• **What is required**:
Where in the data does the word "primary" appear? Find those lines and copy them.

• **Records provided**:

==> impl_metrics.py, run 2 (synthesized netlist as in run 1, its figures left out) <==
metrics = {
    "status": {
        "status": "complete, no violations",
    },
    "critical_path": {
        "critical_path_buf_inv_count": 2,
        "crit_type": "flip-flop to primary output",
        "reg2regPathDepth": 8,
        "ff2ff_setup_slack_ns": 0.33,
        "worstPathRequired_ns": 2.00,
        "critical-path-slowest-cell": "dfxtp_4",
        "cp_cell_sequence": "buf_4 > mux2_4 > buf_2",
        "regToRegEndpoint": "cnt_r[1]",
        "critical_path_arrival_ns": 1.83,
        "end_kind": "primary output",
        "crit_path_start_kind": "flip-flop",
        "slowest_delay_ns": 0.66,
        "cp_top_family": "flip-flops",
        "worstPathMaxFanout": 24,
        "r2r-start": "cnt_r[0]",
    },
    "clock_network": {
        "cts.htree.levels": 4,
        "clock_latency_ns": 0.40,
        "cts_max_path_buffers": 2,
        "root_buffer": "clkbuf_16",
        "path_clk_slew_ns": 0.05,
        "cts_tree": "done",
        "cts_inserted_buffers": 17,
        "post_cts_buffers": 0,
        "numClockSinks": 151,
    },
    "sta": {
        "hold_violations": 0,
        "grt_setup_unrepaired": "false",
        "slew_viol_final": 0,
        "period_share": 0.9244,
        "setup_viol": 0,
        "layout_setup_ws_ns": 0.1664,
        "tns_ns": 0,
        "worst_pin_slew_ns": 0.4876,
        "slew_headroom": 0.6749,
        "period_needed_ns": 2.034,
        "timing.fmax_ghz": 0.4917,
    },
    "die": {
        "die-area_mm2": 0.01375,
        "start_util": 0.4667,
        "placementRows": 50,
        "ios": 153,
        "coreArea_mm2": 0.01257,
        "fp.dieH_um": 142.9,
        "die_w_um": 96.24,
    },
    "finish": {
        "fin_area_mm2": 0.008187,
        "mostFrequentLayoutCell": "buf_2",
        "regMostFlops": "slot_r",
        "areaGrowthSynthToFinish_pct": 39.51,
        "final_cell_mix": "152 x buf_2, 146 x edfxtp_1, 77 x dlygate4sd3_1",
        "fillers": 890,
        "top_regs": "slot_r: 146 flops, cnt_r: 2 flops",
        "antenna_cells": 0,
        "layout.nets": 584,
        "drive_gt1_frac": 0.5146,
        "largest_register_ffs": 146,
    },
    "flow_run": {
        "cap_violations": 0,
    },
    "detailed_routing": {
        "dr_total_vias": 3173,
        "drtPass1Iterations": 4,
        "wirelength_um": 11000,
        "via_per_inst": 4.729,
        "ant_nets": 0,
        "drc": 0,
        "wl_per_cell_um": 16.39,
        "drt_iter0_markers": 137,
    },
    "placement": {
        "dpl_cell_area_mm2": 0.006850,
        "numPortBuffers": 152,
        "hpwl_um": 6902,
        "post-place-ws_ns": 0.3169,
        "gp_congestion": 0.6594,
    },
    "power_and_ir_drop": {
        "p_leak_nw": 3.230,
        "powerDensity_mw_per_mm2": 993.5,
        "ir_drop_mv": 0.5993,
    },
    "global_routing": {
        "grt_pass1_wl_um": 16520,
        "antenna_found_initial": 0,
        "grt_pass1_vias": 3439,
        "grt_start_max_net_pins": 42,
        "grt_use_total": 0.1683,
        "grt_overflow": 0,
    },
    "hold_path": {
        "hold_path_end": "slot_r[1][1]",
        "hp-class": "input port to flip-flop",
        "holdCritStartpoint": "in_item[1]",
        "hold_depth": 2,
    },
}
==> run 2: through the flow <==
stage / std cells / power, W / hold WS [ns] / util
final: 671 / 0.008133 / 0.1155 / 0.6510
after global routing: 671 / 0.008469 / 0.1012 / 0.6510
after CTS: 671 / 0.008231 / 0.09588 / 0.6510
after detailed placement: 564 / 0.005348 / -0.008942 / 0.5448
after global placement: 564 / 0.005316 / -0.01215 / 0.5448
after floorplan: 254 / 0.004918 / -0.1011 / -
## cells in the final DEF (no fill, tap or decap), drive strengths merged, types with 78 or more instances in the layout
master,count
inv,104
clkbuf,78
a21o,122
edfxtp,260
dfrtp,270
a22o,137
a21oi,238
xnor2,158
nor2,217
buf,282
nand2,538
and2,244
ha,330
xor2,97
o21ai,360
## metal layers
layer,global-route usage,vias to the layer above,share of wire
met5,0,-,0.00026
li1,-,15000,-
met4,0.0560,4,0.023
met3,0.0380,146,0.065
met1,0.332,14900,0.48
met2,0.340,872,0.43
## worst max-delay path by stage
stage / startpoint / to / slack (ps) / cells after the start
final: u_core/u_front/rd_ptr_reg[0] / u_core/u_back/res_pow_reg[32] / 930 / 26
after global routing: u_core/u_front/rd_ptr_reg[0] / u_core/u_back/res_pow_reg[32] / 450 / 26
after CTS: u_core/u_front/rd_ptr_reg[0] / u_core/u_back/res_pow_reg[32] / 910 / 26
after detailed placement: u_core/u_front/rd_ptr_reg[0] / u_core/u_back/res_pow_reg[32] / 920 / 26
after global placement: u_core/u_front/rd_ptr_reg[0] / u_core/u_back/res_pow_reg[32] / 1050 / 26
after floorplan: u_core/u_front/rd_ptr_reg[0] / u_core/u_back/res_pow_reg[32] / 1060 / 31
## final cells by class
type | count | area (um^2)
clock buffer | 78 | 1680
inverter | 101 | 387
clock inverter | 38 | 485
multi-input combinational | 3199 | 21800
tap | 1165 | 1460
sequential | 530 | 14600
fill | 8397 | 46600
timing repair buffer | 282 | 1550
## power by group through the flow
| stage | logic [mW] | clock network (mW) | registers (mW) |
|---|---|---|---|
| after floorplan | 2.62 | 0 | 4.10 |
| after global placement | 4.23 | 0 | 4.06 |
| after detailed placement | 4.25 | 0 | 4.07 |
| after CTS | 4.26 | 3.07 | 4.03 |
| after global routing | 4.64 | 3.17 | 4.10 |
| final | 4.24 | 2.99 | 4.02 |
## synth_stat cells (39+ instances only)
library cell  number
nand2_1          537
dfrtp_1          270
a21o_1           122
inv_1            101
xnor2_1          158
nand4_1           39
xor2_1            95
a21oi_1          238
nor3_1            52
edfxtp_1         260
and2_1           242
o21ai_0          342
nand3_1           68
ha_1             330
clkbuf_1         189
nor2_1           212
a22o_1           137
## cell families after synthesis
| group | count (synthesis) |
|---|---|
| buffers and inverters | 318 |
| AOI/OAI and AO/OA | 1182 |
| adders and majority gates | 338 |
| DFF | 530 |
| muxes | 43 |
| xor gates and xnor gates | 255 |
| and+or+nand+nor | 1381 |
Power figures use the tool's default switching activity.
File: config.mk
export PLATFORM = sky130hd
export DESIGN_NAME = indexed_fifo_queue_unit
export DESIGN_NICKNAME = d
export VERILOG_FILES = /design/src/hw/rtl/ifq_pkg.sv /design/src/hw/rtl/ifq_cell.sv /design/src/hw/rtl/indexed_fifo_queue_unit.sv
export SDC_FILE = /design/constraint.sdc
export NUM_CORES = 1
export LEC_CHECK = 0
export BUFFER_PORTS_ARGS = -buffer_cell sky130_fd_sc_hd__buf_2
export CAP_MARGIN = 20
export CELL_PAD_IN_SITES_DETAIL_PLACEMENT = 0
export CELL_PAD_IN_SITES_GLOBAL_PLACEMENT = 1
export CORE_AREA = 2 2 246 248
export DETAILED_ROUTE_END_ITERATION = 10
export DIE_AREA = 0 0 248 250
export HOLD_SLACK_MARGIN = 0.12
export PLACE_DENSITY = 0.75
export SKIP_LAST_GASP = 1
export SYNTH_ARGS = -nofsm -noshare
export SYNTH_HDL_FRONTEND = slang
export SYNTH_HIERARCHICAL = 1
export SYNTH_SLANG_ARGS = --single-unit
File: constraint.sdc
create_clock -name clk_i -period 4.45 [get_ports clk_i]
set_input_delay 0 -clock clk_i [delete_from_list [all_inputs] [get_ports clk_i]]
set_output_delay 0 -clock clk_i [all_outputs]
set_load 0.02 [all_outputs]
## src/rtl/core/rsa_pkg.sv

```systemverilog
// Package for the running statistics accumulator.
// Holds widths, opcode and status codes, and the beat and queue entry types.
// No dependencies.
`timescale 1ns / 1ps
package rsa_pkg;

	localparam int SAMPLE_BITS = 16;
	localparam int COUNT_BITS  = 16;
	localparam int SUM_BITS    = 32;
	localparam int SQ_BITS     = 48;
	localparam int ERR_BITS    = 16;
	localparam int DEV_BITS    = 16;
	localparam int CFG_IDX_BITS = 1;
	localparam int QUEUE_DEPTH = 4;
	localparam int QPTR_BITS   = $clog2(QUEUE_DEPTH);

	localparam logic [2:0] OP_CLEAR  = 3'd0;
	localparam logic [2:0] OP_ADD    = 3'd1;
	localparam logic [2:0] OP_DELETE = 3'd2;
	localparam logic [2:0] OP_MERGE  = 3'd3;
	localparam logic [2:0] OP_REPORT = 3'd4;

	localparam logic [1:0] ST_OK     = 2'd0;
	localparam logic [1:0] ST_LIMIT  = 2'd1;
	localparam logic [1:0] ST_REJECT = 2'd2;

	localparam logic [CFG_IDX_BITS-1:0] REG_LOW_LIMIT  = 1'd0;
	localparam logic [CFG_IDX_BITS-1:0] REG_HIGH_LIMIT = 1'd1;

	typedef enum logic [2:0] {
		K_CLEAR,
		K_ADD,
		K_DELETE,
		K_MERGE,
		K_REPORT,
		K_NOP
	} kind_t;

	typedef struct packed {
		logic        [2:0]             opcode;
		logic signed [SAMPLE_BITS-1:0] sample;
		logic signed [SUM_BITS-1:0]    part_sum;
		logic signed [SQ_BITS-1:0]     part_sum_squares;
		logic        [COUNT_BITS-1:0]  part_count;
		logic signed [SAMPLE_BITS-1:0] part_min;
		logic signed [SAMPLE_BITS-1:0] part_max;
	} in_item_t;

	typedef struct packed {
		logic        [1:0]             status;
		logic        [ERR_BITS-1:0]    error_count;
		logic signed [SUM_BITS-1:0]    total;
		logic signed [SQ_BITS-1:0]     total_squares;
		logic        [COUNT_BITS-1:0]  sample_count;
		logic signed [SAMPLE_BITS-1:0] minimum;
		logic signed [SAMPLE_BITS-1:0] maximum;
		logic        [DEV_BITS-1:0]    deviation;
	} out_item_t;

	typedef struct packed {
		kind_t    kind;
		in_item_t item;
	} entry_t;

	typedef struct packed {
		logic empty;
		logic full;
	} queue_status_t;

endpackage

```

## src/rtl/core/rsa_queue.sv

```systemverilog
// Short queue between the front and back ends of the accumulator.
// Depends on rsa_pkg.
`timescale 1ns / 1ps
module rsa_queue (
	input  logic                   clk,
	input  logic                   arst_n,
	input  logic                   push,
	input  rsa_pkg::entry_t        push_entry,
	input  logic                   pop,
	output rsa_pkg::entry_t        head,
	output rsa_pkg::queue_status_t qstat
);

	rsa_pkg::entry_t              mem_q [rsa_pkg::QUEUE_DEPTH];
	logic [rsa_pkg::QPTR_BITS-1:0] wr_ptr_q;
	logic [rsa_pkg::QPTR_BITS-1:0] rd_ptr_q;
	logic [rsa_pkg::QPTR_BITS:0]   fill_q;

	assign qstat.empty = (fill_q == '0);
	assign qstat.full  = (fill_q == (rsa_pkg::QPTR_BITS+1)'(rsa_pkg::QUEUE_DEPTH));
	assign head        = mem_q[rd_ptr_q];

	always_ff @(posedge clk) begin
		if (push) begin
			mem_q[wr_ptr_q] <= push_entry;
		end
	end

	always_ff @(posedge clk or negedge arst_n) begin
		if (!arst_n) begin
			wr_ptr_q <= '0;
			rd_ptr_q <= '0;
			fill_q   <= '0;
		end else begin
			if (push) begin
				wr_ptr_q <= wr_ptr_q + 1'b1;
			end
			if (pop) begin
				rd_ptr_q <= rd_ptr_q + 1'b1;
			end
			if (push && !pop) begin
				fill_q <= fill_q + 1'b1;
			end else if (pop && !push) begin
				fill_q <= fill_q - 1'b1;
			end
		end
	end

endmodule

```
<file path="src/rtl/tcf_pkg.sv">
// tcf_pkg: shared constants, types and helper functions of the tilt filter
`default_nettype none
package tcf_pkg;

    localparam int CAL_SAMPLES  = 1000;
    localparam int CORDIC_STEPS = 16;
    localparam int ATAN_LEN     = 24;
    localparam int CORDIC_IT    = (CORDIC_STEPS < ATAN_LEN) ? CORDIC_STEPS : ATAN_LEN;
    localparam int CI_W         = $clog2(ATAN_LEN);

    localparam int CAL_CNT_W  = $clog2(CAL_SAMPLES + 1);
    localparam int CAL_SUM_W  = $clog2(CAL_SAMPLES) + 17;
    localparam int INTERVAL_W = 20;
    localparam int WEIGHT_W   = 17;
    localparam int CFG_IDX_W  = 8;
    localparam int CFG_DATA_W = 20;

    localparam int DIV_NW = 48;
    localparam int DIV_DW = 20;
    localparam int CDC_W  = 34;
    localparam int Z_W    = 26;
    localparam int RATE_W = 26;
    localparam int STEP_W = 28;

    // reciprocal is multiplied in chunks, one chunk a cycle
    localparam int DIV_CH_W = 12;
    localparam int DIV_CH_N = 4;
    localparam int DIV_MW   = DIV_CH_W * DIV_CH_N;

    localparam int QUEUE_DEPTH = 2;
    localparam int QP_W        = $clog2(QUEUE_DEPTH);
    localparam int QC_W        = $clog2(QUEUE_DEPTH + 1);

    localparam logic [WEIGHT_W-1:0]   WEIGHT_ONE       = 17'd65536;
    localparam logic [WEIGHT_W-1:0]   RST_GYRO_WEIGHT  = 17'd64225;
    localparam logic [INTERVAL_W-1:0] RST_MAX_INTERVAL = 20'd100000;
    localparam logic signed [31:0]    INV_GAIN_Q30     = 32'sd652032874;
    localparam logic signed [Z_W-1:0] DEG90_Q16        = 26'sd5898240;

    localparam logic [CFG_IDX_W-1:0] REG_GYRO_WEIGHT  = 8'd0;
    localparam logic [CFG_IDX_W-1:0] REG_MAX_INTERVAL = 8'd1;

    typedef enum logic [1:0] {
        DIV_RATE,
        DIV_CAL,
        DIV_TIME
    } t_div_sel;

    typedef enum logic [3:0] {
        S_IDLE,
        S_BIAS,
        S_RATE,
        S_CROLL,
        S_MAG,
        S_MAGR,
        S_CPITCH,
        S_STEP_MUL,
        S_STEP_DIV,
        S_BLEND_MUL,
        S_BLEND,
        S_OUT
    } t_state;

    typedef struct packed {
        logic                  kind;
        logic                  meas_ok;
        logic signed [15:0]    accel_x;
        logic signed [15:0]    accel_y;
        logic signed [15:0]    accel_z;
        logic signed [15:0]    gyro_x;
        logic signed [15:0]    gyro_y;
        logic signed [15:0]    gyro_z;
        logic [INTERVAL_W-1:0] elapsed;
    } t_cmd;

    function automatic logic [DIV_DW-1:0] div_value(input t_div_sel sel);
        logic [DIV_DW-1:0] d;
        case (sel)
            DIV_RATE: d = 20'd131;
            DIV_CAL:  d = DIV_DW'(CAL_SAMPLES);
            DIV_TIME: d = 20'd1000000;
            default:  d = 20'd1;
        endcase
        return d;
    endfunction

    // floor((2^48 - 1) / d); numerators stay below 2^47, so the estimate is at most one short
    function automatic logic [DIV_MW-1:0] div_recip(input t_div_sel sel);
        logic [DIV_MW-1:0] m;
        case (sel)
            DIV_RATE: m = DIV_MW'(((64'd1 << DIV_NW) - 64'd1) / 64'd131);
            DIV_CAL:  m = DIV_MW'(((64'd1 << DIV_NW) - 64'd1) / 64'(CAL_SAMPLES));
            DIV_TIME: m = DIV_MW'(((64'd1 << DIV_NW) - 64'd1) / 64'd1000000);
            default:  m = DIV_MW'((64'd1 << DIV_NW) - 64'd1);
        endcase
        return m;
    endfunction

    // arctangent of 2^-i in q16.16 degrees
    function automatic logic signed [Z_W-1:0] atan_deg(input logic [CI_W-1:0] i);
        logic signed [Z_W-1:0] a;
        case (i)
            5'd0:    a = 26'sd2949120;
            5'd1:    a = 26'sd1740967;
            5'd2:    a = 26'sd919879;
            5'd3:    a = 26'sd466945;
            5'd4:    a = 26'sd234379;
            5'd5:    a = 26'sd117304;
            5'd6:    a = 26'sd58666;
            5'd7:    a = 26'sd29335;
            5'd8:    a = 26'sd14668;
            5'd9:    a = 26'sd7334;
            5'd10:   a = 26'sd3667;
            5'd11:   a = 26'sd1833;
            5'd12:   a = 26'sd917;
            5'd13:   a = 26'sd458;
            5'd14:   a = 26'sd229;
            5'd15:   a = 26'sd115;
            5'd16:   a = 26'sd57;
            5'd17:   a = 26'sd29;
            5'd18:   a = 26'sd14;
            5'd19:   a = 26'sd7;
            5'd20:   a = 26'sd4;
            5'd21:   a = 26'sd2;
            5'd22:   a = 26'sd1;
            default: a = 26'sd0;
        endcase
        return a;
    endfunction

    function automatic logic signed [31:0] sat32(input logic signed [DIV_NW:0] v);
        logic signed [31:0] r;
        if (v > $signed({{(DIV_NW-31){1'b0}}, 32'h7FFFFFFF}))
            r = 32'sh7FFFFFFF;
        else if (v < $signed({{(DIV_NW-31){1'b1}}, 32'h80000000}))
            r = 32'sh80000000;
        else
            r = v[31:0];
        return r;
    endfunction

endpackage
`default_nettype wire

</file>
<file path="src/rtl/tcf_if.sv">
// tcf_if: sample, result and register-write channel interfaces
`default_nettype none
interface tcf_in_if;
    logic        valid;
    logic        ready;
    logic        kind;
    logic signed [15:0] accel_x;
    logic signed [15:0] accel_y;
    logic signed [15:0] accel_z;
    logic signed [15:0] gyro_x;
    logic signed [15:0] gyro_y;
    logic signed [15:0] gyro_z;
    logic [31:0] elapsed_us;
    modport source(output valid, kind, accel_x, accel_y, accel_z, gyro_x, gyro_y, gyro_z,
                   elapsed_us, input ready);
    modport sink(input valid, kind, accel_x, accel_y, accel_z, gyro_x, gyro_y, gyro_z,
                 elapsed_us, output ready);
endinterface

`default_nettype wire

</file>
<file path="src/rtl/tcf_front.sv">
// tcf_front: accepts samples, classifies them and queues them for the back end
`default_nettype none
module tcf_front (
    input  wire logic                             i_clk,
    input  wire logic                             i_rst_n,
    tcf_in_if.sink                                i_in,
    input  wire logic [tcf_pkg::INTERVAL_W-1:0]   i_max_interval,
    output tcf_pkg::t_cmd                         o_cmd,
    output logic                                  o_cmd_valid,
    input  wire logic                             i_cmd_pop
);
    tcf_pkg::t_cmd                  r_q [tcf_pkg::QUEUE_DEPTH];
    logic [tcf_pkg::QP_W-1:0]       r_wp;
    logic [tcf_pkg::QP_W-1:0]       r_rp;
    logic [tcf_pkg::QC_W-1:0]       r_cnt;
    tcf_pkg::t_cmd                  in_cmd;
    logic                           push;
    logic                           pop;

    assign i_in.ready = (r_cnt != tcf_pkg::QC_W'(tcf_pkg::QUEUE_DEPTH));
    assign push       = i_in.valid && i_in.ready;
    assign pop        = i_cmd_pop && (r_cnt != '0);

    always_comb begin
        in_cmd.kind    = i_in.kind;
        // a measurement with no time or too long a gap leaves the angles alone
        in_cmd.meas_ok = !i_in.kind && (i_in.elapsed_us != 32'd0)
                         && (i_in.elapsed_us <= {12'd0, i_max_interval});
        in_cmd.accel_x = i_in.accel_x;
        in_cmd.accel_y = i_in.accel_y;
        in_cmd.accel_z = i_in.accel_z;
        in_cmd.gyro_x  = i_in.gyro_x;
        in_cmd.gyro_y  = i_in.gyro_y;
        in_cmd.gyro_z  = i_in.gyro_z;
        in_cmd.elapsed = i_in.elapsed_us[tcf_pkg::INTERVAL_W-1:0];
    end

    always_ff @(posedge i_clk) begin
        if (push)
            r_q[r_wp] <= in_cmd;
    end

    always_ff @(posedge i_clk) begin
        if (!i_rst_n) begin
            r_wp  <= '0;
            r_rp  <= '0;
            r_cnt <= '0;
        end else begin
            if (push)
                r_wp <= (r_wp == tcf_pkg::QP_W'(tcf_pkg::QUEUE_DEPTH - 1)) ? '0 : r_wp + 1'b1;
            if (pop)
                r_rp <= (r_rp == tcf_pkg::QP_W'(tcf_pkg::QUEUE_DEPTH - 1)) ? '0 : r_rp + 1'b1;
            if (push && !pop)
                r_cnt <= r_cnt + 1'b1;
            else if (pop && !push)
                r_cnt <= r_cnt - 1'b1;
        end
    end

    assign o_cmd       = r_q[r_rp];
    assign o_cmd_valid = (r_cnt != '0);

endmodule
`default_nettype wire

</file>
<file path="src/flat_wrapper.sv">
// flat-port wrapper written by rule: the top's interface ports become plain ports
module tcf_front_flat 
  (i_clk, i_rst_n, i_max_interval, o_cmd, o_cmd_valid, i_cmd_pop, i_in_valid, i_in_kind, i_in_accel_x, i_in_accel_y, i_in_accel_z, i_in_gyro_x, i_in_gyro_y, i_in_gyro_z, i_in_elapsed_us, i_in_ready);
  tcf_in_if i_in_i ();
  input  wire logic i_clk;
  input  wire logic i_rst_n;
  input  wire logic [tcf_pkg::INTERVAL_W-1:0] i_max_interval;
  output tcf_pkg::t_cmd o_cmd;
  output logic o_cmd_valid;
  input  wire logic i_cmd_pop;
  input wire logic [$bits(i_in_i.valid)-1:0] i_in_valid;
  input wire logic [$bits(i_in_i.kind)-1:0] i_in_kind;
  input wire logic [$bits(i_in_i.accel_x)-1:0] i_in_accel_x;
  input wire logic [$bits(i_in_i.accel_y)-1:0] i_in_accel_y;
  input wire logic [$bits(i_in_i.accel_z)-1:0] i_in_accel_z;
  input wire logic [$bits(i_in_i.gyro_x)-1:0] i_in_gyro_x;
  input wire logic [$bits(i_in_i.gyro_y)-1:0] i_in_gyro_y;
  input wire logic [$bits(i_in_i.gyro_z)-1:0] i_in_gyro_z;
  input wire logic [$bits(i_in_i.elapsed_us)-1:0] i_in_elapsed_us;
  output wire logic [$bits(i_in_i.ready)-1:0] i_in_ready;
  assign i_in_i.valid = i_in_valid;
  assign i_in_i.kind = i_in_kind;
  assign i_in_i.accel_x = i_in_accel_x;
  assign i_in_i.accel_y = i_in_accel_y;
  assign i_in_i.accel_z = i_in_accel_z;
  assign i_in_i.gyro_x = i_in_gyro_x;
  assign i_in_i.gyro_y = i_in_gyro_y;
  assign i_in_i.gyro_z = i_in_gyro_z;
  assign i_in_i.elapsed_us = i_in_elapsed_us;
  assign i_in_ready = i_in_i.ready;
  tcf_front u_core (.i_clk(i_clk), .i_rst_n(i_rst_n), .i_in(i_in_i), .i_max_interval(i_max_interval), .o_cmd(o_cmd), .o_cmd_valid(o_cmd_valid), .i_cmd_pop(i_cmd_pop));
endmodule
</file>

• **Output for this task**:
        "crit_type": "flip-flop to primary output",
        "end_kind": "primary output",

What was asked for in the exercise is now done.